The melekh [king] of the potato dishes was a baked pudding. The grated potatoes were mixed with a little flour and shredded onions. Butter was mixed in and it was placed in an oven with bread or just into a hot oven. Small kneidlekh [dumplings] were also made from the grated and rolled-out potato dough, which were eaten in a dairy gekekhts (soup).

They would make large kneidlekh from the potato dough during the winter (they sometimes called them bombes [bombs]). Often the kneidlekh would be filled with raw oat grits, chopped onions, goose or chicken fat and they would cook this and oat groats for a few hours. Certainly, they had more pleasure from the kneidlekh than from bombes.

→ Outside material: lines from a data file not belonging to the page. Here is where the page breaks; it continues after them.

--- flow/design.v ---
module reg_file(regouttest, read_data_a, read_data_b, read_data_c, read_addr_1, read_addr_2, read_addr_3, write_addr, write_data, reg_wr);
input reg_wr;
input [3:0] read_addr_1;
input [3:0] read_addr_2;
input [3:0] read_addr_3;
input [3:0] write_addr;
input [15:0] write_data;
output reg [15:0] regouttest;
output reg [15:0] read_data_a;
output reg [15:0] read_data_b;
output reg [15:0] read_data_c;
reg [15:0] registers [0:15];
initial begin
	registers[0] = 16'b0;
end
always @(posedge reg_wr)
begin
	registers[write_addr]=write_data;
end
always @(*) begin
	read_data_a = registers[read_addr_1];
	read_data_b = registers[read_addr_2];
	read_data_c = registers[read_addr_3];
end
initial begin
    registers[9] = 16'h1010;
    registers[1] = 16'h0101;
	registers[3] = 16'h0005;
end
endmodule
--- flow/run.sh ---
#!/bin/bash
# OpenROAD 26Q1-2900-gdf79404cd8, Yosys 0.63+post, stock flow scripts
make -C /OpenROAD-flow-scripts/flow DESIGN_CONFIG=/design/flow/config.mk WORK_HOME=/design/flow/orfs finish
File: ./design.v
module mux_4to1_assign(
    output [3:0] out,
    input [3:0] a, 
    input [3:0] b, 
    input [3:0] c,
    input [3:0] d,               
    input [1:0] sel             
);             
   assign out = sel[1] ? (sel[0] ? d : c) : (sel[0] ? b : a);  
endmodule
module mux_2to1_16bit(
    output [15:0] out,
    input [15:0] a, 
    input [15:0] b, 
    input sel 
);
assign out = sel ? b : a;  
endmodule
File: ./run.sh
#!/bin/bash
# OpenROAD 26Q1-2900-gdf79404cd8, Yosys 0.63+post, stock flow scripts
make -C /OpenROAD-flow-scripts/flow DESIGN_CONFIG=/design/flow/config.mk WORK_HOME=/design/flow/orfs finish
File: ./config.mk
export PLATFORM = sky130hd
export DESIGN_NAME = mux_2to1_16bit
export DESIGN_NICKNAME = mux_2to1_16bit
export VERILOG_FILES = /design/flow/design.v
export SDC_FILE = /design/flow/constraint.sdc
export NUM_CORES = 4
export LEC_CHECK = 1
export CORE_AREA = 10 10 70 70
export DIE_AREA = 0 0 80 80
File: ./constraint.sdc
current_design mux_2to1_16bit

set clk_period 1.0
set clk_io_pct 0.2

create_clock -name clk0 -period $clk_period

set non_clock_inputs [all_inputs -no_clocks]
set_input_delay [expr $clk_period * $clk_io_pct] -clock clk0 $non_clock_inputs
set_output_delay [expr $clk_period * $clk_io_pct] -clock clk0 [all_outputs]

In poor families, grated potatoes often were added to rye dough, which decreased the nutritional value of the bread, but it would fill the stomachs of the hungry children.

It is difficult to enumerate all of the combinations of potatoes that the Lithuanian Jews used. Potatoes were the most important ingredient in all kinds of soups. A krupnik meant potatoes with barley (groats). This was barley grains, pearl grains, buckwheat groats and all others.

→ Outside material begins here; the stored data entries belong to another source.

[./design.v]
`timescale 1ns / 1ps
module RAM(
	input clk,
   input [11:0] address,
	input MemWrite,
	input [31:0] Mem_write_data,
	output [31:0] Mem_read_data
    );
	reg [31:0] ram [127:0];
	assign Mem_read_data=ram[address];
	always@(posedge clk)
	begin
		if(MemWrite)	
			ram[address]=Mem_write_data;
	end
	integer i;
	initial
	begin
		for(i=0;i<128;i=i+1)
			ram[i]=32'b0;
		ram[20]=32'h14;ram[21]=32'h3;ram[22]=32'h3;
	end
endmodule
[./run.sh]
#!/bin/bash
# OpenROAD 26Q1-2900-gdf79404cd8, Yosys 0.63+post, stock flow scripts
make -C /OpenROAD-flow-scripts/flow DESIGN_CONFIG=/design/flow/config.mk WORK_HOME=/design/flow/orfs finish
[./config.mk]
export PLATFORM = sky130hd
export DESIGN_NAME = RAM
export DESIGN_NICKNAME = RAM
export VERILOG_FILES = /design/flow/design.v
export SDC_FILE = /design/flow/constraint.sdc
export NUM_CORES = 4
export LEC_CHECK = 1
export CORE_UTILIZATION = 50
[./constraint.sdc]
current_design RAM

set clk_period 79.8
set clk_io_pct 0.2

create_clock -name clk0 -period $clk_period [get_ports {clk}]

set non_clock_inputs [all_inputs -no_clocks]
set_input_delay [expr $clk_period * $clk_io_pct] -clock clk0 $non_clock_inputs
set_output_delay [expr $clk_period * $clk_io_pct] -clock clk0 [all_outputs]
==> notes.md <==
Status on the layout run. At the worst endpoint, the arrival time is 22.95 ns. The die is between 500 and 600 microns wide. TritonCTS built the clock tree. By instance count, the cell type seen most on the critical path is sky130_fd_sc_hd__buf_4. STA reports the tightest min-delay check as being of type input port to register.

Per the synth stats, the flop cell with the highest instance count is sky130_fd_sc_hd__edfxtp_1. Area of placed instances landed at roughly 160000 sq um. CTS saw around 4000 sinks. After routing the design area is 178000 sq um.

On the critical path, the stage with the largest delay is an instance of sky130_fd_sc_hd__o2111ai_1. Setup repair after global routing left no endpoint under its margin. The final reports fail on max-capacitance violations, max-slew violations. Counting flops and latches in the post-synthesis netlist gives between 4000 and 5000. Summing internal, switching and leakage power gives around 4.6 mW. Number of resized instances in the post-cts repair step landed at 0. Area share of the largest cell type after synthesis landed at 0.785. Number of buffers and inverters on the critical path landed at 8. Measured on the finished design, the core utilization comes to 0.571.

Proportion of register bits with asynchronous set or reset after synthesis landed at 0. Of the synthesized area, sequential elements account for 0.785. Clock group share of total power landed at 0.414.

For the final routed database, the setup TNS stands at 0 ns. Via count of the first global-routing pass landed at between 90000 and 100k. HPWL reported at the end of detailed placement landed at roughly 320000 microns. In this run the vertical extent of the chip is approximately 560 microns. Sorting the synthesis cell report by count puts at the top sky130_fd_sc_hd__edfxtp_1. Per STA, the worst path is made up of buf_8 -> buf_4 -> buf_4 -> buf_4 -> buf_4 -> and2_4 -> buf_4 -> buf_4 -> a221oi_1 -> o22a_1 -> o2111ai_1 -> or4_1 -> clkdlybuf4s50_1.

Pin placement for this block handled 78 I/O pins. The leakage power in the latest report is about 55 nW. In the synthesized netlist, the number of instances is 8922. The register with the most flip-flops in the layout has around 4000 of them.

Cell area after synthesis landed at approximately 160000 sq um. The run reported a max-capacitance violation count of 1. Switching share of total power landed at 0.226. By count the netlist is led by 4096 x sky130_fd_sc_hd__edfxtp_1, 847 x sky130_fd_sc_hd__a221oi_1, 468 x sky130_fd_sc_hd__a22oi_1. Clock-pin slew on the worst setup and hold paths landed at 0.07 ns. The first routing iteration left around 7600 violations. The clock passes through at most 4 buffers. Buffers placed on the I/O ports in this run total 72. Routability-driven placement congestion ratio landed at between 0.9 and 1.

Placed instance count landed at about 13000. The final report lists a non-filler cell total of around 14000. Cell total in the yosys stat output landed at 8922. Synthesis-to-layout area growth landed at 13.6%.

The flow ran to the end, but the final reports show violations. Final tally of setup violations landed at 0. Wire length after detailed routing landed at 547000 microns. For the pin with the worst max-slew slack, the measured transition is between 1.5 and 2 ns. After global routing the overflow that remains totals 0. The worst setup path is captured at an output port.

The CTS report gives the tree buffer count as ~410. The cell type that accounts for the most area after synthesis is sky130_fd_sc_hd__edfxtp_1. The analysis reports a worst IR drop on VDD of 0.0194 mV. Portion of total power attributed to sequential cells landed at 0.522. The script parses the final routing iteration and logs DRC violations as 0.

The detailed router placed approximately 93000 vias in this run. Nets still carrying antenna violations after routing amount to 0. Least setup slack across all paths after layout landed at slightly above 40 ns. For reference, the post-synthesis area per instance comes to between 15 and 20 sq um. According to the Yosys statistics, the synthesized design has a chip area of 157000 sq um. Fmax landed at between 20 and 30 MHz.

In the floorplan report the effective utilization is 0.503. For this run, the detailed router's first-pass iteration total came to 6. Power spent charging and discharging nets landed at roughly 1 mW. Relative slew slack landed at -0.0139. Wire length of the first global-routing pass landed at ~750000 microns. Using the TritonRoute via totals, the vias-per-cell ratio works out to around 6.8. Combinational cell fraction of total power landed at 0.064.

Routed length per instance landed at 39.8 microns. The tightest hold path in the finished design has a slack of 15.37 ns. Per the CTS log, the root buffer master is sky130_fd_sc_hd__clkbuf_16.

STA classifies the critical path startpoint as an input port. Of the cells placed in the final design, the portion with a size suffix greater than 1 is 0.175. Cell area power density landed at roughly 26 nW/um^2.

Standard cell core area landed at roughly 310000 sq um. Internal cell power landed at between 3 and 4 mW. Total global routing track utilization landed at 0.391. The timing report attributes the biggest portion of critical-path delay to buffers and inverters. Warnings reported by Yosys during synthesis add up to 1. Dividing the final minimum period by the clock period gives 0.488.

Per STA, the highest per-stage delay on the worst path measures between 0.9 and 1 ns. Maximum fanout count along the critical path landed at 38. Count of distinct cell types in the synthesized netlist landed at 75. The die covers ~320000 sq um. Largest net degree at the start of global routing landed at 97. The pre-CTS setup check shows a worst slack of slightly above 40 ns.

Per the CTS log, the maximum H-tree level is 5. Number of post-CTS setup repair buffers landed at 0. The worst setup path is of the input port to output port kind. Number of antenna violations at the first check in global routing landed at approximately 60. Buffers inserted to repair hold after CTS numbered 0. Final number of hold-violating endpoints landed at 0. Number of placement rows landed at 205. According to the timing report, the data required time at the worst endpoint equals 63.84 ns. In the final report, the number of pins over their slew limit comes to 11.

In the post-synthesis netlist, the biggest area contributors are sky130_fd_sc_hd__edfxtp_1 79%, sky130_fd_sc_hd__a221oi_1 4.7%, sky130_fd_sc_hd__a22oi_1 2.2%. The routed design could run at a clock period as short as about 39 ns. Count of library flops with an enable pin landed at roughly 4100. Number of warnings the tools reported landed at 32.
==> cells by family after synthesis <==
logic type,synth area share
AOI/OAI and AO/OA,0.129
DFF,0.785
buffers and inverters,0.0203
and+or+nand+nor,0.0274
muxes,0.0382
==> power by group through the flow <==
stage	logic, mW	registers, mW	clock network (mW)
CTS	0.280	2.38	1.89
global route	0.301	2.38	1.98
finish	0.291	2.38	1.88
==> layout by cell type, fill, tap and decap left out, drive strengths merged, types with 49 or more instances in the layout <==
| master | Yosys | final |
|---|---|---|
| a21oi | 425 | 425 |
| a221o | 64 | 64 |
| a221oi | 847 | 847 |
| a22oi | 468 | 468 |
| buf | 403 | 564 |
| clkbuf | 324 | 514 |
| clkinv | 0 | 176 |
| diode | 0 | 76 |
| edfxtp | 4096 | 4096 |
| mux2 | 279 | 279 |
| mux2i | 127 | 127 |
| mux4 | 70 | 70 |
| nand2 | 241 | 241 |
| nor2 | 291 | 291 |
| nor2b | 108 | 108 |
| o21ai | 326 | 326 |
| o221ai | 49 | 49 |
| o22ai | 170 | 170 |
==> final timing paths <==
check | startpoint | end | slack, ns | depth (start not counted)
setup / recovery | address[2] | Mem_read_data[20] | 40.89 | 13
hold / removal | Mem_write_data[0] | ram[75][0]$_DFFE_PP_ | 15.37 | 1
==> layer usage <==
metal  GRT usage  share of wire  up-vias  routed length (microns)
li1            -              -    38100                        -
met1       0.425           0.28    45600                   153000
met2       0.503           0.43     7968                   233000
met3       0.377           0.23     1285                   124000
met4       0.179          0.060      101                    32600
met5       0.107         0.0078        -                     4250
==> layout make-up <==
class                      count  area (sq um)
multi-input combinational   4092         31600
timing repair buffer         598          4800
tap                         4140          5180
inverter                       7          50.0
clock buffer                 514         10800
clock inverter               229          2280
fill                       22400        134000
antenna                       76           190
sequential                  4096        123000
No activity file was given, so power comes from the tool's default toggle rates.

“Simple fish” was a national food; a joker or a village restaurateur, perhaps, had given it this name in order to create more of an appetite. “Simple fish” consisted of sliced, scraped potatoes (in Lithuania one scraped potatoes, did not peel them, so that, God forbid, there would not be too much waste of the potato). No onions were spared for simple fish. It was also peppered. In the wintertime chicken fat was added; in the summer – a piece of butter, sour cream or sweet cream.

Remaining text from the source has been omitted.